Task statement
Those lines of the records that contain "between" are to be located and copied.

———

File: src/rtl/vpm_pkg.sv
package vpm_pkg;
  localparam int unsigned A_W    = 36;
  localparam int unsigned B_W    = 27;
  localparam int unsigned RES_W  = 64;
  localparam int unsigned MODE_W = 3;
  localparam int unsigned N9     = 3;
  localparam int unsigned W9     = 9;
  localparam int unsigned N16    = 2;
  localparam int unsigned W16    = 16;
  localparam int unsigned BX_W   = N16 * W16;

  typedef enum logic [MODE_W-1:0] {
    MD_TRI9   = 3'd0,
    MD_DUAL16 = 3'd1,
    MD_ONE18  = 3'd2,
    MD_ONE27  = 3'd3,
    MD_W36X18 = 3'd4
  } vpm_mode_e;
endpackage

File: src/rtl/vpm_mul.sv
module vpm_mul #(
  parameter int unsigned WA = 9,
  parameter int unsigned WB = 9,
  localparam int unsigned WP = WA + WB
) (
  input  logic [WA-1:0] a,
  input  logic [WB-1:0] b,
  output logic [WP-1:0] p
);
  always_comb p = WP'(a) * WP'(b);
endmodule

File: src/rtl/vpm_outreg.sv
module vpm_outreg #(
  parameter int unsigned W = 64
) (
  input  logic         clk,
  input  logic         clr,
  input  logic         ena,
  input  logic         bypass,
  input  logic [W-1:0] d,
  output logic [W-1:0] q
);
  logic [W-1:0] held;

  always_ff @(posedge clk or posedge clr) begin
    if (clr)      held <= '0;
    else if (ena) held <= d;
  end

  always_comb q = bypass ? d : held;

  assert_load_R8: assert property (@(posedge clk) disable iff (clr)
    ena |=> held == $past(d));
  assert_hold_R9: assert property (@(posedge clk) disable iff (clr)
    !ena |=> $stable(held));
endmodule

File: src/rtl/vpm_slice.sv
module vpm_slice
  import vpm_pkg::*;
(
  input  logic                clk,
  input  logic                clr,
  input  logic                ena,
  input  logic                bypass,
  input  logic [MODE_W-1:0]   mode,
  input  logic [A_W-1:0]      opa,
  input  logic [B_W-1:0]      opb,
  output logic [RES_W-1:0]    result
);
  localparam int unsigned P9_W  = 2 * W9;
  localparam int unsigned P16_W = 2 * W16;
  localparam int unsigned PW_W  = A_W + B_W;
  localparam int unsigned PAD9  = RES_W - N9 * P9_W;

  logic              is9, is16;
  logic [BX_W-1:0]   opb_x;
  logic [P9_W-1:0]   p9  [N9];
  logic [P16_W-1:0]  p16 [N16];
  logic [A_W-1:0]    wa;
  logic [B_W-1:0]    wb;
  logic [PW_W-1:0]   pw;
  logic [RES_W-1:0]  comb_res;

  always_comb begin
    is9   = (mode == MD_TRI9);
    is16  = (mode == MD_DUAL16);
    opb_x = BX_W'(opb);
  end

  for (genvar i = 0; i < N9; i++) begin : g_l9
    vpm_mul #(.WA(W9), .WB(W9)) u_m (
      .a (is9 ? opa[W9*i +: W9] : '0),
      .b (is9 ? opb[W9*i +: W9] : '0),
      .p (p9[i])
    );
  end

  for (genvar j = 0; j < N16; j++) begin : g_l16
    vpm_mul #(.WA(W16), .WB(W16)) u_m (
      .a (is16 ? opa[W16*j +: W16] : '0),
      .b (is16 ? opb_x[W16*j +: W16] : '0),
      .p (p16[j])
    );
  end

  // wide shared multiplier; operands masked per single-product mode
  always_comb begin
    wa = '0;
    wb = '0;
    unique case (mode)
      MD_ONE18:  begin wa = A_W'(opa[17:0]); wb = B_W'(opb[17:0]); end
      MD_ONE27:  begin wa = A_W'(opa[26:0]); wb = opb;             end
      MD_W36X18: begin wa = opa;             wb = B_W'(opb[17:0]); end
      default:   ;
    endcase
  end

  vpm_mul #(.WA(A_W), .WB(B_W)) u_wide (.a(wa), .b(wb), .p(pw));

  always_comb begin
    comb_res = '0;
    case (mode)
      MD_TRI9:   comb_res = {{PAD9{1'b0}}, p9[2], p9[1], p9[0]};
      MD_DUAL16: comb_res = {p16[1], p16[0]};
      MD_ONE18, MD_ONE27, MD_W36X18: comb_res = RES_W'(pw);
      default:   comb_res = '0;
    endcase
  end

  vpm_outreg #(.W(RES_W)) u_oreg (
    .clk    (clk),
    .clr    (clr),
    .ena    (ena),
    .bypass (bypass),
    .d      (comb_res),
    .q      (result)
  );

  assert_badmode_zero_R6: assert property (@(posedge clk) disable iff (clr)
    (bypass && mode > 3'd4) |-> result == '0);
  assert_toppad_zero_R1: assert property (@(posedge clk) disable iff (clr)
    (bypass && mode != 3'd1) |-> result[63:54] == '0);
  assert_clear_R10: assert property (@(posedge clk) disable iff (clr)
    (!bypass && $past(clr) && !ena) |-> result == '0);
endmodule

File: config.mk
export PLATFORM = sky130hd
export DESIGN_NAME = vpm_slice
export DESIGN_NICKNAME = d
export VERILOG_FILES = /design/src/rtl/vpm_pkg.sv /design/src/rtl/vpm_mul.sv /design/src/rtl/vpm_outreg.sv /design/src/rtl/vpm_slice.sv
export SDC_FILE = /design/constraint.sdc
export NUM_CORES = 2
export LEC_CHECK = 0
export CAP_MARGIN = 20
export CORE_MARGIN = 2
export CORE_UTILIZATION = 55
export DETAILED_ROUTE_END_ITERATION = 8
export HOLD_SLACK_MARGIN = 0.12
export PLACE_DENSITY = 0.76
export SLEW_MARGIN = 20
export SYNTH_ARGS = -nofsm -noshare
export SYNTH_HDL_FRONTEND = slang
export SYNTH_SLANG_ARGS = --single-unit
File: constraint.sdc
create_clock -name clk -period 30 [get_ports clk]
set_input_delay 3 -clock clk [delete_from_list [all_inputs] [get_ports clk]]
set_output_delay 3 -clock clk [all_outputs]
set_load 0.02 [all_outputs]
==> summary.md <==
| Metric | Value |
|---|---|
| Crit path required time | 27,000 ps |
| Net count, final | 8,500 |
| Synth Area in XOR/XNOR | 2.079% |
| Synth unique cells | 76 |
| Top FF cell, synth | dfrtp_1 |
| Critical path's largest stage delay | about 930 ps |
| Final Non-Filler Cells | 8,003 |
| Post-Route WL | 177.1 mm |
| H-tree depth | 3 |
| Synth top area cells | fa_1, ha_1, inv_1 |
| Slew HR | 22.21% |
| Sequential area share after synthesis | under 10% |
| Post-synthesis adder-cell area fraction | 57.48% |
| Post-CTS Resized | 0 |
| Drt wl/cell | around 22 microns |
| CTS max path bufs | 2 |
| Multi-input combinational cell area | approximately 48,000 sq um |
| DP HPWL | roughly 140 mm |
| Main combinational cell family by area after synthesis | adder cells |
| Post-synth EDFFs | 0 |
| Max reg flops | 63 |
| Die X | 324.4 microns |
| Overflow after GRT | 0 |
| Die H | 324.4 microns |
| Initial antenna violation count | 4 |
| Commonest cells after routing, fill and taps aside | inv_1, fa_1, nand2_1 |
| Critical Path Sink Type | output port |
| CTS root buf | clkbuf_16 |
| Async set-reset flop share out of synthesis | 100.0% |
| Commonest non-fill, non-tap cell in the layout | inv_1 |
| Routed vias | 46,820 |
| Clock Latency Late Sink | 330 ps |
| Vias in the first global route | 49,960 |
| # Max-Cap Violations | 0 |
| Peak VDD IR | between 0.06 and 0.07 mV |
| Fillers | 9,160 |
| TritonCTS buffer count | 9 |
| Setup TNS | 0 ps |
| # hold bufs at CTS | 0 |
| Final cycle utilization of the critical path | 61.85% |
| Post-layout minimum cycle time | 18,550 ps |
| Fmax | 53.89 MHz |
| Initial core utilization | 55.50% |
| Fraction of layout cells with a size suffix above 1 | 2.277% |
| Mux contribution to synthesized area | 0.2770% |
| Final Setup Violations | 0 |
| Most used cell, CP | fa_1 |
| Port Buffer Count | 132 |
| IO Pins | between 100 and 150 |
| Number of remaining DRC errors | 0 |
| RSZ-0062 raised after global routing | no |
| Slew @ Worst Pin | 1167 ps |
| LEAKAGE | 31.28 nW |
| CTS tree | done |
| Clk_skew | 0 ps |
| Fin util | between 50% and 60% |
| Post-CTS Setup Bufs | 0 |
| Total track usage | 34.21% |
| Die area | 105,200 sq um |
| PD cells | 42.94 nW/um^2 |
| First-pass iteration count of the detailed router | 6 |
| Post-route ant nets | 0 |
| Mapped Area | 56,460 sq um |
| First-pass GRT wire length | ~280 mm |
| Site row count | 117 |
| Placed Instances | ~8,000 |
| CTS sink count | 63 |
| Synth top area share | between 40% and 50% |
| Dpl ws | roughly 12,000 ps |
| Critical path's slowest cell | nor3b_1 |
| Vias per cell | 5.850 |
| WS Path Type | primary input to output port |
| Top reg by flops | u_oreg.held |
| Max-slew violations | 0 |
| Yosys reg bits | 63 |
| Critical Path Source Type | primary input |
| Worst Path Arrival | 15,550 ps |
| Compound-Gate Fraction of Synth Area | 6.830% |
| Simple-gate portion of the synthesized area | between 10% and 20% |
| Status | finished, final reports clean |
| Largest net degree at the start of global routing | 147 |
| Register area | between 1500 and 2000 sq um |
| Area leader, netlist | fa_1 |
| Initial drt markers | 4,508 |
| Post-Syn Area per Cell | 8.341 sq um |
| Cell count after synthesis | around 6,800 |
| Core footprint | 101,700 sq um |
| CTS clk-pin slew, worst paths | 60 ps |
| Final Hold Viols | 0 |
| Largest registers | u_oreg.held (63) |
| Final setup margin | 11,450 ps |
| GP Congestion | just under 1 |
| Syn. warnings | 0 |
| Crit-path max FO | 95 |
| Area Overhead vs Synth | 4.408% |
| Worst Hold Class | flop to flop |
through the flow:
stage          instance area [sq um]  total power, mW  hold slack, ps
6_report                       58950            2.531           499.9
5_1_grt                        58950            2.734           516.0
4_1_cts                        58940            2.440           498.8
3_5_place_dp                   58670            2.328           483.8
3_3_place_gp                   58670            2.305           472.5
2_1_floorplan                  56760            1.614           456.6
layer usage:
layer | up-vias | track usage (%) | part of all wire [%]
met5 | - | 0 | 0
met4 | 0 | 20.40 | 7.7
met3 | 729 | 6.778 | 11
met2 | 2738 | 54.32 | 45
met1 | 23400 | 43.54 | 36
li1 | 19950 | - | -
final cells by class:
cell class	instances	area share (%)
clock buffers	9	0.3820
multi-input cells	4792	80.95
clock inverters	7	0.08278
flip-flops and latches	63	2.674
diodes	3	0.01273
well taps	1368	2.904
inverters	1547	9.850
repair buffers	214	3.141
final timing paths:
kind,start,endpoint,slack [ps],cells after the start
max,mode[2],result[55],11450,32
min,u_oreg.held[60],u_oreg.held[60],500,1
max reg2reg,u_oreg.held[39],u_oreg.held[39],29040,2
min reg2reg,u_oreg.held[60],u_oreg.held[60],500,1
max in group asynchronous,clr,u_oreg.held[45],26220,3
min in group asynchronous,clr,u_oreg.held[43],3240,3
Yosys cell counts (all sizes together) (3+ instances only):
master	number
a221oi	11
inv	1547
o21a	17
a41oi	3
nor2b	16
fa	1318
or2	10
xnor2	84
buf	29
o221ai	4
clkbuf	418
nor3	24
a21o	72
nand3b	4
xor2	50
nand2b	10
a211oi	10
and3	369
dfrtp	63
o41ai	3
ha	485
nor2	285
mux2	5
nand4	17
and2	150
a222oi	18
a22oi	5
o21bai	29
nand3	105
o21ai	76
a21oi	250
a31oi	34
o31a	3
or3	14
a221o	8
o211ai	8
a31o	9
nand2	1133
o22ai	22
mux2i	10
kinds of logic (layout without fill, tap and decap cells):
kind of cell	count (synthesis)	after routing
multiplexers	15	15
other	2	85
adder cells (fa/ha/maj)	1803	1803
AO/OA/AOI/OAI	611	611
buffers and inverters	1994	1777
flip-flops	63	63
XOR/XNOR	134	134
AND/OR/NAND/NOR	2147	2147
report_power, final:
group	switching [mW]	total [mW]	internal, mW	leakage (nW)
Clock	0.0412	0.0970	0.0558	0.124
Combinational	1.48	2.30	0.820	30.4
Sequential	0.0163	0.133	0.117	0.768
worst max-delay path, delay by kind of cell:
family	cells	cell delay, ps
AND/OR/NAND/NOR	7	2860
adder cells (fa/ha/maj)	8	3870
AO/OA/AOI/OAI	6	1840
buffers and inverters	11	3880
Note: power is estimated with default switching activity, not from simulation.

———

Result
| Peak VDD IR | between 0.06 and 0.07 mV |
| IO Pins | between 100 and 150 |
| Fin util | between 50% and 60% |
| Synth top area share | between 40% and 50% |
| Simple-gate portion of the synthesized area | between 10% and 20% |
| Register area | between 1500 and 2000 sq um |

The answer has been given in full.